\section{SAM~3 PVS configuration details and implications}
\label{sec:appendix_sam3_disable_concepts}

This appendix documents the SAM~3 configuration used in our experiments and clarifies how it follows the usage described in the SAM~3 paper. SAM~3 distinguishes Promptable Visual Segmentation (PVS), where targets are specified by visual prompts (points, boxes, masks), from concept-driven prompting mechanisms that use semantic inputs~\cite{carion2025sam3segmentconcepts}. Our evaluation uses the PVS setting so that SAM~2 and SAM~3 are compared under the same interaction pattern: a first-frame visual prompt followed by forward propagation through the sequence.

We implement SAM~3 in PVS by using the authors’ released tracker-based visual-prompt interface, i.e., by selecting the corresponding inference path rather than modifying parameters or introducing custom bypasses. Concretely, for all SAM 3 inferences done in this work, we build upon the official SAM~3 implementation that exposes a SAM~2-style video task interface\footnote{\url{https://github.com/facebookresearch/sam3/blob/11dec2936de97f2857c1f76b66d982d5a001155d/examples/sam3_for_sam2_video_task_example.ipynb}}. For all SAM 2 inferences, we use the official SAM~2 VOS script as the reference \footnote{\url{https://github.com/facebookresearch/sam2/blob/2b90b9f5ceec907a1c18123530e92e794ad901a4/tools/vos_inference.py}}. Under this implementation of SAM 3, we provide only visual prompts on the initialization frame and run the released forward propagation loop; concept prompts (text or exemplar inputs) are not provided, and concept/PCS handlers are not invoked. As a result, predictions are determined by SAM 3's Perception Encoder features, the prompt-conditioned initialization on the prompt frame, and the tracker’s temporal propagation and memory updates over subsequent frames.

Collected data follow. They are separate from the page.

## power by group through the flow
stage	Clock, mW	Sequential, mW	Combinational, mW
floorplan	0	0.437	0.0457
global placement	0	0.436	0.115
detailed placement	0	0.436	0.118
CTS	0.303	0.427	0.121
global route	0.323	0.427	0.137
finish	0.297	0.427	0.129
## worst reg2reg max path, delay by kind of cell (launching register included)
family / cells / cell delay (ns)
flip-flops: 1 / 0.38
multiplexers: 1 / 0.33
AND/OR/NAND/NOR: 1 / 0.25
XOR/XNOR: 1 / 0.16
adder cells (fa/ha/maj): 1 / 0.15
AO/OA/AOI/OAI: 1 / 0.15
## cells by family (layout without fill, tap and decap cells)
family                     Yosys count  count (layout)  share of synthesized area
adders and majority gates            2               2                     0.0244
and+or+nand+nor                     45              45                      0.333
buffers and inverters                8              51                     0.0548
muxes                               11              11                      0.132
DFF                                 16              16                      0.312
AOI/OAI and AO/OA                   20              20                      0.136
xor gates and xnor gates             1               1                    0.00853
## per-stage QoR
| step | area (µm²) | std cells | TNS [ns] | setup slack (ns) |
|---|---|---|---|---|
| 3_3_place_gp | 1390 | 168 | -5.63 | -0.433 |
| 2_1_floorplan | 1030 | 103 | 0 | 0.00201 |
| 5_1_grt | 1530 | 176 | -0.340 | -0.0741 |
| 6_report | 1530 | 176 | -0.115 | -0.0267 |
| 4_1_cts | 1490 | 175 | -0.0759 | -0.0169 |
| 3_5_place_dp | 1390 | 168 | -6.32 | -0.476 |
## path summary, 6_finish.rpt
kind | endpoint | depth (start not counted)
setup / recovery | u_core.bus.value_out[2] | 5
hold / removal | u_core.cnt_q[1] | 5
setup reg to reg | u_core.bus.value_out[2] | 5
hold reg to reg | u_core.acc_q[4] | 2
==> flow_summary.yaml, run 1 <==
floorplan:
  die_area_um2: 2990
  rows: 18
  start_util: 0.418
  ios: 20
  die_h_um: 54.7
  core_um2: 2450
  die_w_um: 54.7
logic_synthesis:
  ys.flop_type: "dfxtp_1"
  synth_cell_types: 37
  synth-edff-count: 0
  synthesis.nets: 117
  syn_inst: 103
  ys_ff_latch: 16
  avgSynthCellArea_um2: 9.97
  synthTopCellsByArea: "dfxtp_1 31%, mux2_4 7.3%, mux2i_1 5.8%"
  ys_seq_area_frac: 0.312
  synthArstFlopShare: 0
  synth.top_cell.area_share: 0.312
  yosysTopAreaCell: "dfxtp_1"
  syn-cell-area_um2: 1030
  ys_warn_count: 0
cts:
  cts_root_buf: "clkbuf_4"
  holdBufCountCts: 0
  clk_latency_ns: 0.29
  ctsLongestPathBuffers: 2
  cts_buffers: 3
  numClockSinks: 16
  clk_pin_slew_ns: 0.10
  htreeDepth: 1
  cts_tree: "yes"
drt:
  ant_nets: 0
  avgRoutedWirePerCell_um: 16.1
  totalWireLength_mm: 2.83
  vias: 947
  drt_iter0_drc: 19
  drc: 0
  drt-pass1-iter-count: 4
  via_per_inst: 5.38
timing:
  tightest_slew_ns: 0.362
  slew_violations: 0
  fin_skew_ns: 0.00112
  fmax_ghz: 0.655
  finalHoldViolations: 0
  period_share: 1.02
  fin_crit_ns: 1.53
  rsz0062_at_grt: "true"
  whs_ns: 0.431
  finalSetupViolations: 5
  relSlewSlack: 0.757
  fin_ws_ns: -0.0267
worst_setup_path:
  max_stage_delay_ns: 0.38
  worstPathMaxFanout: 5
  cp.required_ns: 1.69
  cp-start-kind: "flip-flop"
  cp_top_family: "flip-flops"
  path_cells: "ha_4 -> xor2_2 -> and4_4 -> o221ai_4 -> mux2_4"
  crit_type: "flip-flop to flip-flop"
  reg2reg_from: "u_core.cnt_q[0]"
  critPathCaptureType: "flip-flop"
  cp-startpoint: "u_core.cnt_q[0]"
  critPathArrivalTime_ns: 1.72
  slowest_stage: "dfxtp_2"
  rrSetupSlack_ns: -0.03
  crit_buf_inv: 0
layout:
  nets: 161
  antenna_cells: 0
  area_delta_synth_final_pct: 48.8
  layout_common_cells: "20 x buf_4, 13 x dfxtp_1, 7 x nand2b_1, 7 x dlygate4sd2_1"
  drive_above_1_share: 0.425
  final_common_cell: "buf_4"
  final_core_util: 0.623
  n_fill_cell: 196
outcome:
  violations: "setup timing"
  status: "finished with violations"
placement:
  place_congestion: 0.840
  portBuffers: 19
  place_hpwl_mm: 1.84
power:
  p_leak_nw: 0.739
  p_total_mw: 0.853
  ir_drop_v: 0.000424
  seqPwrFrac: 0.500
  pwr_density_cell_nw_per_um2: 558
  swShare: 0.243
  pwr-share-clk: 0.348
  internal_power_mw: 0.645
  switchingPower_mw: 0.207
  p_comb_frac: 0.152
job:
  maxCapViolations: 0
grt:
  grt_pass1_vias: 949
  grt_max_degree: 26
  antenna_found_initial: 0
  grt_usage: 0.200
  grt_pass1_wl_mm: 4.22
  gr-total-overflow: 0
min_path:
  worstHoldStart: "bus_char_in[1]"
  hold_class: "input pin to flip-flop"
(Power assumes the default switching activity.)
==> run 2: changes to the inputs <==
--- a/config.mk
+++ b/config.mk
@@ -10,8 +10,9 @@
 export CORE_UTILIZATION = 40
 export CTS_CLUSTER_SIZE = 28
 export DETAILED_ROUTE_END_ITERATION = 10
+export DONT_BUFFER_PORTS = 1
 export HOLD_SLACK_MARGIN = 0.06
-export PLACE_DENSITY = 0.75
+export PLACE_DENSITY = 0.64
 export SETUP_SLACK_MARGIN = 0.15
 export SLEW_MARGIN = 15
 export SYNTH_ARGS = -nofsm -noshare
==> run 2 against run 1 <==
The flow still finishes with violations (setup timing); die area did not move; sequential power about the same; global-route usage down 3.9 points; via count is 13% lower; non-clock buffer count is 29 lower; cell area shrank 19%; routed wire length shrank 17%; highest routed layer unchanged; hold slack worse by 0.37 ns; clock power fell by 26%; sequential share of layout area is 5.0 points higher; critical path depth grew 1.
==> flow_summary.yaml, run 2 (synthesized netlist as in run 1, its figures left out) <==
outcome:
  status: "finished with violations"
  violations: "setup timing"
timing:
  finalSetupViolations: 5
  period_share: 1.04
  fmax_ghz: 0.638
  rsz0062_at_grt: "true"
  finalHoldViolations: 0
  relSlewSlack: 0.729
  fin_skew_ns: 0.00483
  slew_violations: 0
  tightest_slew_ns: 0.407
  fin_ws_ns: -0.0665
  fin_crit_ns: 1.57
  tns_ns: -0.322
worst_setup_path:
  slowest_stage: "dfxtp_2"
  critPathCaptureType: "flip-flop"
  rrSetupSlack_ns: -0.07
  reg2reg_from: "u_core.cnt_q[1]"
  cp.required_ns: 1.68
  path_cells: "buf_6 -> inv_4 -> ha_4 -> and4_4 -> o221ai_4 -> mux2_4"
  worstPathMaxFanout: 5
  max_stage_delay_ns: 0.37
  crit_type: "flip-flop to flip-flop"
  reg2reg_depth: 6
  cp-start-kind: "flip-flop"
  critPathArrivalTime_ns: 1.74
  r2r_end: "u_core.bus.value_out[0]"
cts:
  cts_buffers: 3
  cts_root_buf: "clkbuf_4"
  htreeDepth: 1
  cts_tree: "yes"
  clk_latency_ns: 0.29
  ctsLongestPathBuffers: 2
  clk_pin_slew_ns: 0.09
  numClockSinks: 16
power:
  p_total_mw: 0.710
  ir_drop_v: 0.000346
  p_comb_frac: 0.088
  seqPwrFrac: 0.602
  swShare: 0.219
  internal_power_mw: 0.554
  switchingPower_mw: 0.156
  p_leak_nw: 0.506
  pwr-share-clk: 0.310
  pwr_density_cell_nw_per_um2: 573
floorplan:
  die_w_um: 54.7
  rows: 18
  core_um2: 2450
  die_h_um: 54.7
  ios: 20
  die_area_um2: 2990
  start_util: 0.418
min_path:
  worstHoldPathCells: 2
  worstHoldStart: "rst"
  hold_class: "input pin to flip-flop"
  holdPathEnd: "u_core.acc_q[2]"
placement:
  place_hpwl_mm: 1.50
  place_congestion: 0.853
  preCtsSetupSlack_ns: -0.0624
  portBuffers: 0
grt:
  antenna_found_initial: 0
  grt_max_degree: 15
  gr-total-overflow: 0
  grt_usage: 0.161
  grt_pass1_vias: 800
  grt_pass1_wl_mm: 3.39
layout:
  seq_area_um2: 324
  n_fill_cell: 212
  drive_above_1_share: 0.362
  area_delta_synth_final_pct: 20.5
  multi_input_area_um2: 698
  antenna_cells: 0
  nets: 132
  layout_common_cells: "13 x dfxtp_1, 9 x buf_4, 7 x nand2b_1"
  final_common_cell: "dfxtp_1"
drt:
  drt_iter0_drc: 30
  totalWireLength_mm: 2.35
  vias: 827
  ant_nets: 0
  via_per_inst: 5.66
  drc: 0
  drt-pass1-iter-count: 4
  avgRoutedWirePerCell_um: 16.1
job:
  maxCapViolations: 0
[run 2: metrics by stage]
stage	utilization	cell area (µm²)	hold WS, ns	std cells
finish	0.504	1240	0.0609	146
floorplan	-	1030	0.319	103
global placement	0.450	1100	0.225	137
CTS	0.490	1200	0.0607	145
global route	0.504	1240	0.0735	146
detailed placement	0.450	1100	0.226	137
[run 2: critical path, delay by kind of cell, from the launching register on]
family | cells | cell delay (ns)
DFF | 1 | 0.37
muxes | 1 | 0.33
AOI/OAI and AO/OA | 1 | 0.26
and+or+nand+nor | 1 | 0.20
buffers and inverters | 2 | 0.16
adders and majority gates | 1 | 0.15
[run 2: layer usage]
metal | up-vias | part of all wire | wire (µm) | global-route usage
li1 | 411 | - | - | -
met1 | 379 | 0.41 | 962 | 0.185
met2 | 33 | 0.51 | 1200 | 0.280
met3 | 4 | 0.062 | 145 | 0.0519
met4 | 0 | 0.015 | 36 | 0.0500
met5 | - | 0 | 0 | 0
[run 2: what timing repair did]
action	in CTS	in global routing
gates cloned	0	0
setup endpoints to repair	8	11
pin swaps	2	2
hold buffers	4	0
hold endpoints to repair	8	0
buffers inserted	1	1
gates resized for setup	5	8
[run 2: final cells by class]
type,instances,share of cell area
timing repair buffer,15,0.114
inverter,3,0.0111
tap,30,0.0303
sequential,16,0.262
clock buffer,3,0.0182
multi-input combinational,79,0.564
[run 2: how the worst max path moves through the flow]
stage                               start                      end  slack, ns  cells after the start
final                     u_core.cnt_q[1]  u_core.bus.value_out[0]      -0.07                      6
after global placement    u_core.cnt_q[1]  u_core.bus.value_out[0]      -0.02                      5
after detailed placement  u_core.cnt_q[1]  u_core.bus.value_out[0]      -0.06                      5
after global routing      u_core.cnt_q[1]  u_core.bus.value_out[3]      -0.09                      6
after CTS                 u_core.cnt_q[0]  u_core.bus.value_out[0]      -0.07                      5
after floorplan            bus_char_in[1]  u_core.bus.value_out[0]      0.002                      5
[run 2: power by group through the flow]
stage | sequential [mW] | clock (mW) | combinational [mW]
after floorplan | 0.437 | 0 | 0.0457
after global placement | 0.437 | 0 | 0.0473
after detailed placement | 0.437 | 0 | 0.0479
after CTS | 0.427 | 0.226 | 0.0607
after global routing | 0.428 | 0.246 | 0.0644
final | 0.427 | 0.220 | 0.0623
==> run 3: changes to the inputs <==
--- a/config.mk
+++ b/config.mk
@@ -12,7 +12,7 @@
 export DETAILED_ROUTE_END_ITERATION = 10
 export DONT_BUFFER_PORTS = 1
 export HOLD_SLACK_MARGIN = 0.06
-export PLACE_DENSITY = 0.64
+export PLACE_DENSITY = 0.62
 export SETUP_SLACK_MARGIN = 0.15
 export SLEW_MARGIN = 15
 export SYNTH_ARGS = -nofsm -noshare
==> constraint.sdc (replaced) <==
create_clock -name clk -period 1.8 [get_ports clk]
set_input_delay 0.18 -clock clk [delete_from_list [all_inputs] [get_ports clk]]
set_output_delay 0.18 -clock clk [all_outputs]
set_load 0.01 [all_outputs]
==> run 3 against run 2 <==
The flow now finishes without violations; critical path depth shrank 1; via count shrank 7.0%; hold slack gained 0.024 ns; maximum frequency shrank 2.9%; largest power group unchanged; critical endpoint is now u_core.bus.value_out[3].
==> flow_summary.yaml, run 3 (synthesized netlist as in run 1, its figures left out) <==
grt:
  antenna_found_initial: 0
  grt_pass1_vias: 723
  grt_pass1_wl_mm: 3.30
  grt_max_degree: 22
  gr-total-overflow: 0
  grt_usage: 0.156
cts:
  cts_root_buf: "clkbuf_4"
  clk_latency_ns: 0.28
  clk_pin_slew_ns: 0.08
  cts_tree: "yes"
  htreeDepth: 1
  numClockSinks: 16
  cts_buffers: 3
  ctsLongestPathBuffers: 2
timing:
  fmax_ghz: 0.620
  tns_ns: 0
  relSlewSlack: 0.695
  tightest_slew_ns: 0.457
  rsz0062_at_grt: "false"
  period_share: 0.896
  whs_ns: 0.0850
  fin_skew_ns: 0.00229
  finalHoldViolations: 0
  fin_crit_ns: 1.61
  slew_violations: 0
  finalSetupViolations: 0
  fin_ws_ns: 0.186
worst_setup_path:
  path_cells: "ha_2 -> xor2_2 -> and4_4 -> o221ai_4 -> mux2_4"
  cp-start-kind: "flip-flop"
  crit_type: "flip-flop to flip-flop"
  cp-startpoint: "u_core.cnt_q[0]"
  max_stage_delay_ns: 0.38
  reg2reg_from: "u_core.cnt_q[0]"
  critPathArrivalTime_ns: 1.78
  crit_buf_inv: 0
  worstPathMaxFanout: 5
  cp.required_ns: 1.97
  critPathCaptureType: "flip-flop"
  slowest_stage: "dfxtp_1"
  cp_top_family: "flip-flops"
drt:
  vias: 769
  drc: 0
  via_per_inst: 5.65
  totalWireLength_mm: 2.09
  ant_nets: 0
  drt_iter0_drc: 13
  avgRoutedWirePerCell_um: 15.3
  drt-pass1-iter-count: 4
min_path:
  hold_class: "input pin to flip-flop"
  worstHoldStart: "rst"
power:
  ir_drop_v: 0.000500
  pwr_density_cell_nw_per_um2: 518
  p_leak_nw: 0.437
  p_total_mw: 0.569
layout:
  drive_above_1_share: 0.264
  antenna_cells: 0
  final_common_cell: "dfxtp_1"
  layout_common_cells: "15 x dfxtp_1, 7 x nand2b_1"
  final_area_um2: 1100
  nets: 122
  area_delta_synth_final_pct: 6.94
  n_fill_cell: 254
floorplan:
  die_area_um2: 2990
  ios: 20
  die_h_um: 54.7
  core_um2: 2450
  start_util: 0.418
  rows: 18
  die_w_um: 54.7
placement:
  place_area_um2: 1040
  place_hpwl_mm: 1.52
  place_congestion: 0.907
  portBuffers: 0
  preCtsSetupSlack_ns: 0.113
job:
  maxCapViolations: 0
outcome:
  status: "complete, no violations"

This choice keeps the comparison controlled and aligned with the intended PVS usage: both SAM~2 and SAM~3 operate from the same class of visual inputs and the same interaction protocol, and the evaluation isolates differences in visual prompt interpretation and propagation dynamics without introducing additional implementation degrees of freedom. Over-propagation is measured from the masks produced by this standard PVS propagation after the final ground-truth frame, and therefore reflects termination behavior of the tracker under visual-only interaction, rather than behavior induced by any custom parameter masking or auxiliary semantic inputs.